Я выключил телевизор. Обняв Ангелину, гладил по голове и плечам, пытаясь как-то успокоить — получалось неловко. Думал я в это время совершенно о другом — о том, что оказался с ней в одной лодке, которая неслась к стремнине водопада… Только благодаря случаю я находился сейчас здесь, а не на операционном столе вместо Павла. Вообще-то неизвестно, кому из нас повезло больше… Вслух я произнес, что вряд ли смог бы раненый так «катапультироваться» из машины, как Паша, — я ведь не служил в десанте.

— Зато ты более опытен и внимателен, как водитель, — возразила Лина. — Может быть, удрал бы от них, как в прошлый раз, тем более не на «Жигулях»…

— Может, и так. Только от тридцати пуль «Калашникова» вряд ли можно скрыться или удрать, — тихо сказал я ей.

И уж точно у меня ничего бы тогда не произошло с Линой… Боже, Боже, чудны воистину дела Твои!

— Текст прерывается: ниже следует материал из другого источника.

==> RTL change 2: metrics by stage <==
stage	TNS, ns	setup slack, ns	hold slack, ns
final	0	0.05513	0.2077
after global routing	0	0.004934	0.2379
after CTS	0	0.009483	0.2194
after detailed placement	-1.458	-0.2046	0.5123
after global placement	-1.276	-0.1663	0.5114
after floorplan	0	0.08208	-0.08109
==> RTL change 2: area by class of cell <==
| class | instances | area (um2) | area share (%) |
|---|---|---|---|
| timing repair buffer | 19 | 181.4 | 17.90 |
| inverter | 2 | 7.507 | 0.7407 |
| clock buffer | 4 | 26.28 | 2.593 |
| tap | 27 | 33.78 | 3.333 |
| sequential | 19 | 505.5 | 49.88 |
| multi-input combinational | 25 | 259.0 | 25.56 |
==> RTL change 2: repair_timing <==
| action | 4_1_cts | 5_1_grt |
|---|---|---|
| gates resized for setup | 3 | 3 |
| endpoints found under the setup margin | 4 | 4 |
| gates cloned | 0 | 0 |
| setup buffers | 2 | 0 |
[config.mk]
export PLATFORM = sky130hd
export DESIGN_NAME = pwm_slew_gen
export DESIGN_NICKNAME = d
export VERILOG_FILES = /design/src/rtl/pwm_slew_gen.sv
export SDC_FILE = /design/constraint.sdc
export NUM_CORES = 1
export LEC_CHECK = 0
export ABC_AREA = 0
export CORE_ASPECT_RATIO = 0.6
export CORE_MARGIN = 2
export CORE_UTILIZATION = 56
export CTS_CLUSTER_DIAMETER = 60
export DETAILED_ROUTE_END_ITERATION = 6
export PLACE_DENSITY_LB_ADDON = 0.08
export SYNTH_ARGS = -nofsm -noshare
export SYNTH_HDL_FRONTEND = slang
export SYNTH_SLANG_ARGS = --single-unit
[constraint.sdc]
create_clock -name clk -period 35 [get_ports clk]
set_clock_uncertainty 0.05 [all_clocks]
set_input_delay 8.75 -clock clk [delete_from_list [all_inputs] [get_ports clk]]
set_output_delay 8.75 -clock clk [all_outputs]
set_load 0.02 [all_outputs]
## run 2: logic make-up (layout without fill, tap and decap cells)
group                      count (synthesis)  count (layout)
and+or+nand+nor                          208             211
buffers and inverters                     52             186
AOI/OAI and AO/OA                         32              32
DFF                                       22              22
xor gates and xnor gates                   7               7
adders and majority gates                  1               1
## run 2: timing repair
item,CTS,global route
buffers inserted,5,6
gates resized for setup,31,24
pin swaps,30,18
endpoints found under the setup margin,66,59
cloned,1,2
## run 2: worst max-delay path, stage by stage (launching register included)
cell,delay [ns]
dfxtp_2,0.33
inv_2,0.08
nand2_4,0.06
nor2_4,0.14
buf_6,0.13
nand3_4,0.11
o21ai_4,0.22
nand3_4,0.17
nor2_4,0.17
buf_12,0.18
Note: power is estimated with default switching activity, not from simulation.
`src/rtl/sub6_pkg.sv`:
```
// sub6_pkg: shared constants and FSM state type for the sub6 subtraction stage.
package sub6_pkg;

    // Default operand/result width of the subtractor stage.
    localparam int SUB6_WIDTH = 6;

    // Handshake FSM: wait for operands, compute, hold result for downstream.
    typedef enum logic [1:0] {
        IDLE = 2'd0,
        EXEC = 2'd1,
        DONE = 2'd2
    } sub6_state_t;

endpackage : sub6_pkg

```
`src/rtl/sub6_core.sv`:
```
// sub6_core: purely combinational WIDTH-bit ripple-borrow subtractor built
// from one full-subtractor cell per bit. diff = a - b - bin (mod 2^WIDTH).
module sub6_core
    import sub6_pkg::*;
#(
    parameter int WIDTH = SUB6_WIDTH
) (
    input  logic [WIDTH-1:0] a,
    input  logic [WIDTH-1:0] b,
    input  logic             bin,
    output logic [WIDTH-1:0] diff,
    output logic             bout
);

    // brw[i] is the borrow into bit i; brw[WIDTH] is the borrow out of the MSB.
    logic [WIDTH:0] brw;

    assign brw[0] = bin;

    for (genvar i = 0; i < WIDTH; i++) begin : g_cell
        // Full subtractor: difference bit and borrow to the next bit.
        assign diff[i]  = a[i] ^ b[i] ^ brw[i];
        assign brw[i+1] = (~a[i] & b[i]) | (~(a[i] ^ b[i]) & brw[i]);
    end

    assign bout = brw[WIDTH];

endmodule : sub6_core

```
`src/rtl/sub6_stage.sv`:
```
// sub6_stage: registered, handshaked subtraction stage around sub6_core.
// Operands are captured on the input handshake, the result (diff, borrow_out
// and optional flags) is registered one cycle later and held until the
// downstream handshake completes.
// Optional feature macro: SUB6_FLAGS_EN (zero/ovf flag computation). When it
// is undefined the zero and ovf ports are tied to 0.
module sub6_stage
    import sub6_pkg::*;
#(
    parameter int WIDTH = SUB6_WIDTH
) (
    input  logic             clk,
    input  logic             rst_n,
    input  logic             flush,
    input  logic             in_valid,
    output logic             in_ready,
    input  logic [WIDTH-1:0] a,
    input  logic [WIDTH-1:0] b,
    output logic             out_valid,
    input  logic             out_ready,
    output logic [WIDTH-1:0] diff,
    output logic             borrow_out,
    output logic             zero,
    output logic             ovf
);

    sub6_state_t state_q;
    sub6_state_t state_d;

    logic [WIDTH-1:0] a_q;
    logic [WIDTH-1:0] b_q;
    logic [WIDTH-1:0] diff_c;
    logic             bout_c;
    logic [WIDTH-1:0] diff_q;
    logic             borrow_q;

    logic accept;
    logic capture;

    // A flush on the accept cycle discards the pair; a flush in EXEC
    // leaves the previous result registers untouched.
    assign accept  = (state_q == IDLE) && in_valid && !flush;
    assign capture = (state_q == EXEC) && !flush;

    // Outputs decoded from the state register only.
    assign in_ready  = (state_q == IDLE);
    assign out_valid = (state_q == DONE);

    // Next-state logic; flush overrides every transition.
    always_comb begin
        state_d = state_q;
        if (flush) begin
            state_d = IDLE;
        end else begin
            case (state_q)
                IDLE:    if (in_valid)  state_d = EXEC;
                EXEC:                   state_d = DONE;
                DONE:    if (out_ready) state_d = IDLE;
                default:                state_d = IDLE;
            endcase
        end
    end

    // State register.
    always_ff @(posedge clk or negedge rst_n) begin
        if (!rst_n) begin
            state_q <= IDLE;
        end else begin
            state_q <= state_d;
        end
    end

    // ---- Stage boundary: operand capture on the input handshake ----
    // Operand registers hold the pair stable while the ripple chain settles.
    always_ff @(posedge clk or negedge rst_n) begin
        if (!rst_n) begin
            a_q <= '0;
            b_q <= '0;
        end else if (accept) begin
            a_q <= a;
            b_q <= b;
        end
    end

    // Ripple-borrow subtractor; the LSB borrow-in is always zero.
    sub6_core #(
        .WIDTH (WIDTH)
    ) u_core (
        .a    (a_q),
        .b    (b_q),
        .bin  (1'b0),
        .diff (diff_c),
        .bout (bout_c)
    );

    // ---- Stage boundary: result capture at the end of EXEC ----
    // Result registers stay stable through DONE and across flushes.
    always_ff @(posedge clk or negedge rst_n) begin
        if (!rst_n) begin
            diff_q   <= '0;
            borrow_q <= 1'b0;
        end else if (capture) begin
            diff_q   <= diff_c;
            borrow_q <= bout_c;
        end
    end

    assign diff       = diff_q;
    assign borrow_out = borrow_q;

`ifdef SUB6_FLAGS_EN
    logic zero_q;
    logic ovf_q;

    // Zero flag: every result bit clear.
    function automatic logic calc_zero(input logic [WIDTH-1:0] d);
        return (d == '0);
    endfunction

    // Signed overflow: operands differ in sign and the result sign
    // differs from the minuend sign.
    function automatic logic calc_ovf(input logic sa, input logic sb, input logic sd);
        return (sa ^ sb) & (sa ^ sd);
    endfunction

    // Flag registers captured together with diff.
    always_ff @(posedge clk or negedge rst_n) begin
        if (!rst_n) begin
            zero_q <= 1'b0;
            ovf_q  <= 1'b0;
        end else if (capture) begin
            zero_q <= calc_zero(diff_c);
            ovf_q  <= calc_ovf(a_q[WIDTH-1], b_q[WIDTH-1], diff_c[WIDTH-1]);
        end
    end

    assign zero = zero_q;
    assign ovf  = ovf_q;
`else
    assign zero = 1'b0;
    assign ovf  = 1'b0;
`endif

endmodule : sub6_stage
```
`config.mk`:
```
export PLATFORM = sky130hd
export DESIGN_NAME = sub6_stage
export DESIGN_NICKNAME = d
export VERILOG_FILES = /design/src/rtl/sub6_pkg.sv /design/src/rtl/sub6_core.sv /design/src/rtl/sub6_stage.sv
export SDC_FILE = /design/constraint.sdc
export NUM_CORES = 1
export LEC_CHECK = 0
export CORE_ASPECT_RATIO = 1.4
export CORE_MARGIN = 1
export CORE_UTILIZATION = 33
export CTS_BUF_LIST = sky130_fd_sc_hd__clkbuf_4
export CTS_CLUSTER_DIAMETER = 100
export CTS_CLUSTER_SIZE = 40
export DETAILED_ROUTE_END_ITERATION = 6
export HOLD_SLACK_MARGIN = 0.12
export PLACE_DENSITY = 0.59
export SLEW_MARGIN = 20
export SYNTH_ARGS = -nofsm -noshare
export SYNTH_HDL_FRONTEND = slang
export SYNTH_SLANG_ARGS = --single-unit
```
`constraint.sdc`:
```
create_clock -name clk -period 3.5 [get_ports clk]
set_clock_uncertainty 0.1 [all_clocks]
set_input_delay 0.35 -clock clk [delete_from_list [all_inputs] [get_ports clk]]
set_output_delay 0.35 -clock clk [all_outputs]
set_load 0.1 [all_outputs]
```
==> flow_summary.yaml <==
sta:
  max_slew_margin: 0.352
  hold_viol_final: 0
  period_share: 0.842
  finalMaxSlewViolations: 0
  final-setup-viol-count: 0
  tightest_slew_ns: 0.970
  max_freq_ghz: 0.339
  rsz0062_at_grt: "no"
  setup_tns_ns: 0
  timing.final.crit_period_ns: 2.95
  hold_ws_ns: 0.421
layout:
  drive_above_1_share: 0.214
  nets: 122
  antenna_cells: 0
  area_delta_synth_final_pct: 29.4
synth:
  yosysMostFrequentCell: "dfrtp_1"
  ys_dominant_reg_cell: "dfrtp_1"
  yosysUniqueCellTypes: 17
  synth.area.top_cells: "dfrtp_1 52%, mux2_2 13%, fa_1 9.9%"
  synth-edff-count: 0
  synth-seq-cells: 21
  yosys_warnings: 0
  syn_inst: 72
  avgSynthCellArea_sq_um: 14.0
  netlist_area_sq_um: 1010
  yosysTopAreaCell: "dfrtp_1"
  synthArstFlopShare: 1.00
  synth_top_area_frac: 0.520
  synth-seq-area-share: 0.520
  synth_common_cells: "21 x dfrtp_1, 14 x inv_1, 12 x mux2_2, 5 x fa_1, 5 x mux2i_1"
clocking:
  clk_pin_slew_worst_paths_ns: 0.11
  cts_root_buffer: "clkbuf_4"
  clock-sinks: 21
  tritoncts: "yes"
  cts_resized: 0
  post_cts_buffers: 0
  cts_made_buffers: 3
  clk_path_buf_depth: 2
  ctsHoldBuffers: 0
  clock_latency_ns: 0.29
  htreeDepth: 1
global_routing:
  grt_pass1_wl_mm: 2.66
  grt.overflow.total: 0
  grt_max_degree: 22
  grt_antenna_before_repair: 0
  grt_util_all_layers: 0.111
  grt_pass1_vias: 590
worst_hold_path:
  hp-start: "a_q[0]$_DFFE_PN0P_"
  hold_depth: 1
  min_to: "a_q[0]$_DFFE_PN0P_"
  hp-class: "flip-flop to flip-flop"
die:
  ios: 28
  die-area_sq_um: 3290
  start_util: 0.351
  coreArea_sq_um: 2880
  rows: 23
  fp.dieW_microns: 48.8
  die_h_microns: 67.5
worst_setup_path:
  required_ns: 3.59
  reg2reg_from: "b_q[0]$_DFFE_PN0P_"
  r2r_slack_ns: 0.55
  endpoint_kind: "flip-flop"
  rr_worst_depth: 10
  cp.arrival_ns: 3.04
  reg2reg_to: "diff[5]$_DFFE_PN0P_"
  critPathMaxFanout: 2
  cp-start-kind: "flip-flop"
  path_class: "flip-flop to flip-flop"
drt:
  drtIter0Drc: 13
  wire_per_inst_microns: 11.3
  first_pass_iters: 3
  vias_per_cell: 4.25
  drc: 0
  ant_nets: 0
  drt-total-wl_mm: 1.53
  vias: 574
power_and_ir_drop:
  ir_drop_uv: 308
  cellLeakagePower_nw: 0.624
  power.density_nw_per_um2: 810
placement:
  hpwl_mm: 1.19
  portBuffers: 25
  gp_congestion: 0.649
status:
  outcome: "finished clean"
flow_run:
  maxCapViolations: 0
[layer usage]
metal	track usage	wire length, microns	vias up
li1	-	-	276
met1	0.124	634	280
met2	0.193	810	14
met3	0.0225	56	4
met4	0.0772	28	0
met5	0	0	-
[state kept, by name (all words and copies together), names as in the netlist]
register	cells
a_q	6
b_q	6
borrow_out	1
diff	6
state_q	2
[layout make-up]
type / instances / area [sq um]
Timing Repair Buffer: 25 / 250
Sequential cell: 21 / 526
Multi-Input combinational cell: 34 / 402
Fill cell: 266 / 1570
Inverter: 14 / 52.6
Clock buffer: 4 / 30.0
Tap cell: 37 / 46.3
[worst max path at each step]
stage / from / end / slack [ns] / cells after the start
after floorplan: a_q[0]$_DFFE_PN0P_ / diff[5]$_DFFE_PN0P_ / 0.68 / 11
after global placement: b_q[0]$_DFFE_PN0P_ / diff[5]$_DFFE_PN0P_ / 0.58 / 10
after detailed placement: b_q[0]$_DFFE_PN0P_ / diff[5]$_DFFE_PN0P_ / 0.55 / 10
after CTS: b_q[0]$_DFFE_PN0P_ / diff[5]$_DFFE_PN0P_ / 0.54 / 10
after global routing: a_q[0]$_DFFE_PN0P_ / diff[5]$_DFFE_PN0P_ / 0.40 / 11
final: b_q[0]$_DFFE_PN0P_ / diff[5]$_DFFE_PN0P_ / 0.55 / 10
[cell usage in the layout (no fill, tap or decap)]
cell type / netlist / final
ha_1: 1 / 1
dfrtp_1: 21 / 21
or3b_2: 1 / 1
or3b_1: 1 / 1
a21oi_1: 1 / 1
mux2_2: 12 / 12
clkdlybuf4s50_1: 0 / 25
conb_1: 1 / 2
nor4b_4: 1 / 1
inv_1: 14 / 14
and2b_2: 1 / 1
fa_1: 5 / 5
or2b_1: 1 / 1
nor2_1: 1 / 1
mux2_4: 2 / 2
mux2i_1: 5 / 5
clkbuf_4: 0 / 4
[worst max-delay path, cell delays in order (launching register included)]
cell	delay, ns
dfrtp_1	0.41
ha_1	0.19
inv_1	0.06
fa_1	0.16
inv_1	0.05
fa_1	0.37
fa_1	0.39
fa_1	0.37
inv_1	0.08
fa_1	0.40
mux2_4	0.27
[where the power goes]
part | switching (W) | total (W) | internal [W]
Clock | 0.0000681 | 0.000120 | 0.0000521
Sequential | 0.0000416 | 0.000355 | 0.000313
Combinational | 0.000412 | 0.000582 | 0.000170
Total | 0.000522 | 0.00106 | 0.000536
[metrics by stage]
step	util	worst slack, ns	power (W)	instance area [sq um]	instances
floorplan	-	0.677	0.000812	1010	73
global placement	0.443	0.577	0.000946	1280	131
detailed placement	0.443	0.549	0.000952	1280	131
CTS	0.454	0.539	0.00107	1310	135
global route	0.454	0.403	0.00112	1310	135
finish	0.454	0.553	0.00106	1310	135
[cell families (layout without fill, tap and decap cells)]
group | after synthesis | in the layout | share of synthesized area
other | 1 | 2 | 0.00371
buffers and inverters | 18 | 43 | 0.0855
adder cells (fa/ha/maj) | 6 | 6 | 0.112
AO/OA/AOI/OAI | 1 | 1 | 0.00495
multiplexers | 19 | 19 | 0.213
flip-flops | 21 | 21 | 0.520
AND/OR/NAND/NOR | 6 | 6 | 0.0607
(Power assumes the default switching activity.)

Я продолжал успокаивать плачущую Лину, говоря какие-то ласковые, добрые слова, и в это время зазвонил телефон. Чисто машинально взяв трубку, я услышал чей-то знакомый голос:

— Слава, это ты?

— Да, я. А кто вы?

— Алекс, отец Ангелины. Срочно уезжайте из Завидова! Ты на машине?

— Нет, она в мастерской осталась.

— Берите любую попутку и срочно возвращайтесь в Москву. Я звоню с госпитального таксофона. Передай трубку Лине.

Я выполнил его просьбу и услышал:

— Да, папа, — и рыдания вновь разразились… — Хорошо, я уже не плачу, — ответила она, вытирая покрасневшие глаза. — Хорошо, возьму самое необходимое. Ладно…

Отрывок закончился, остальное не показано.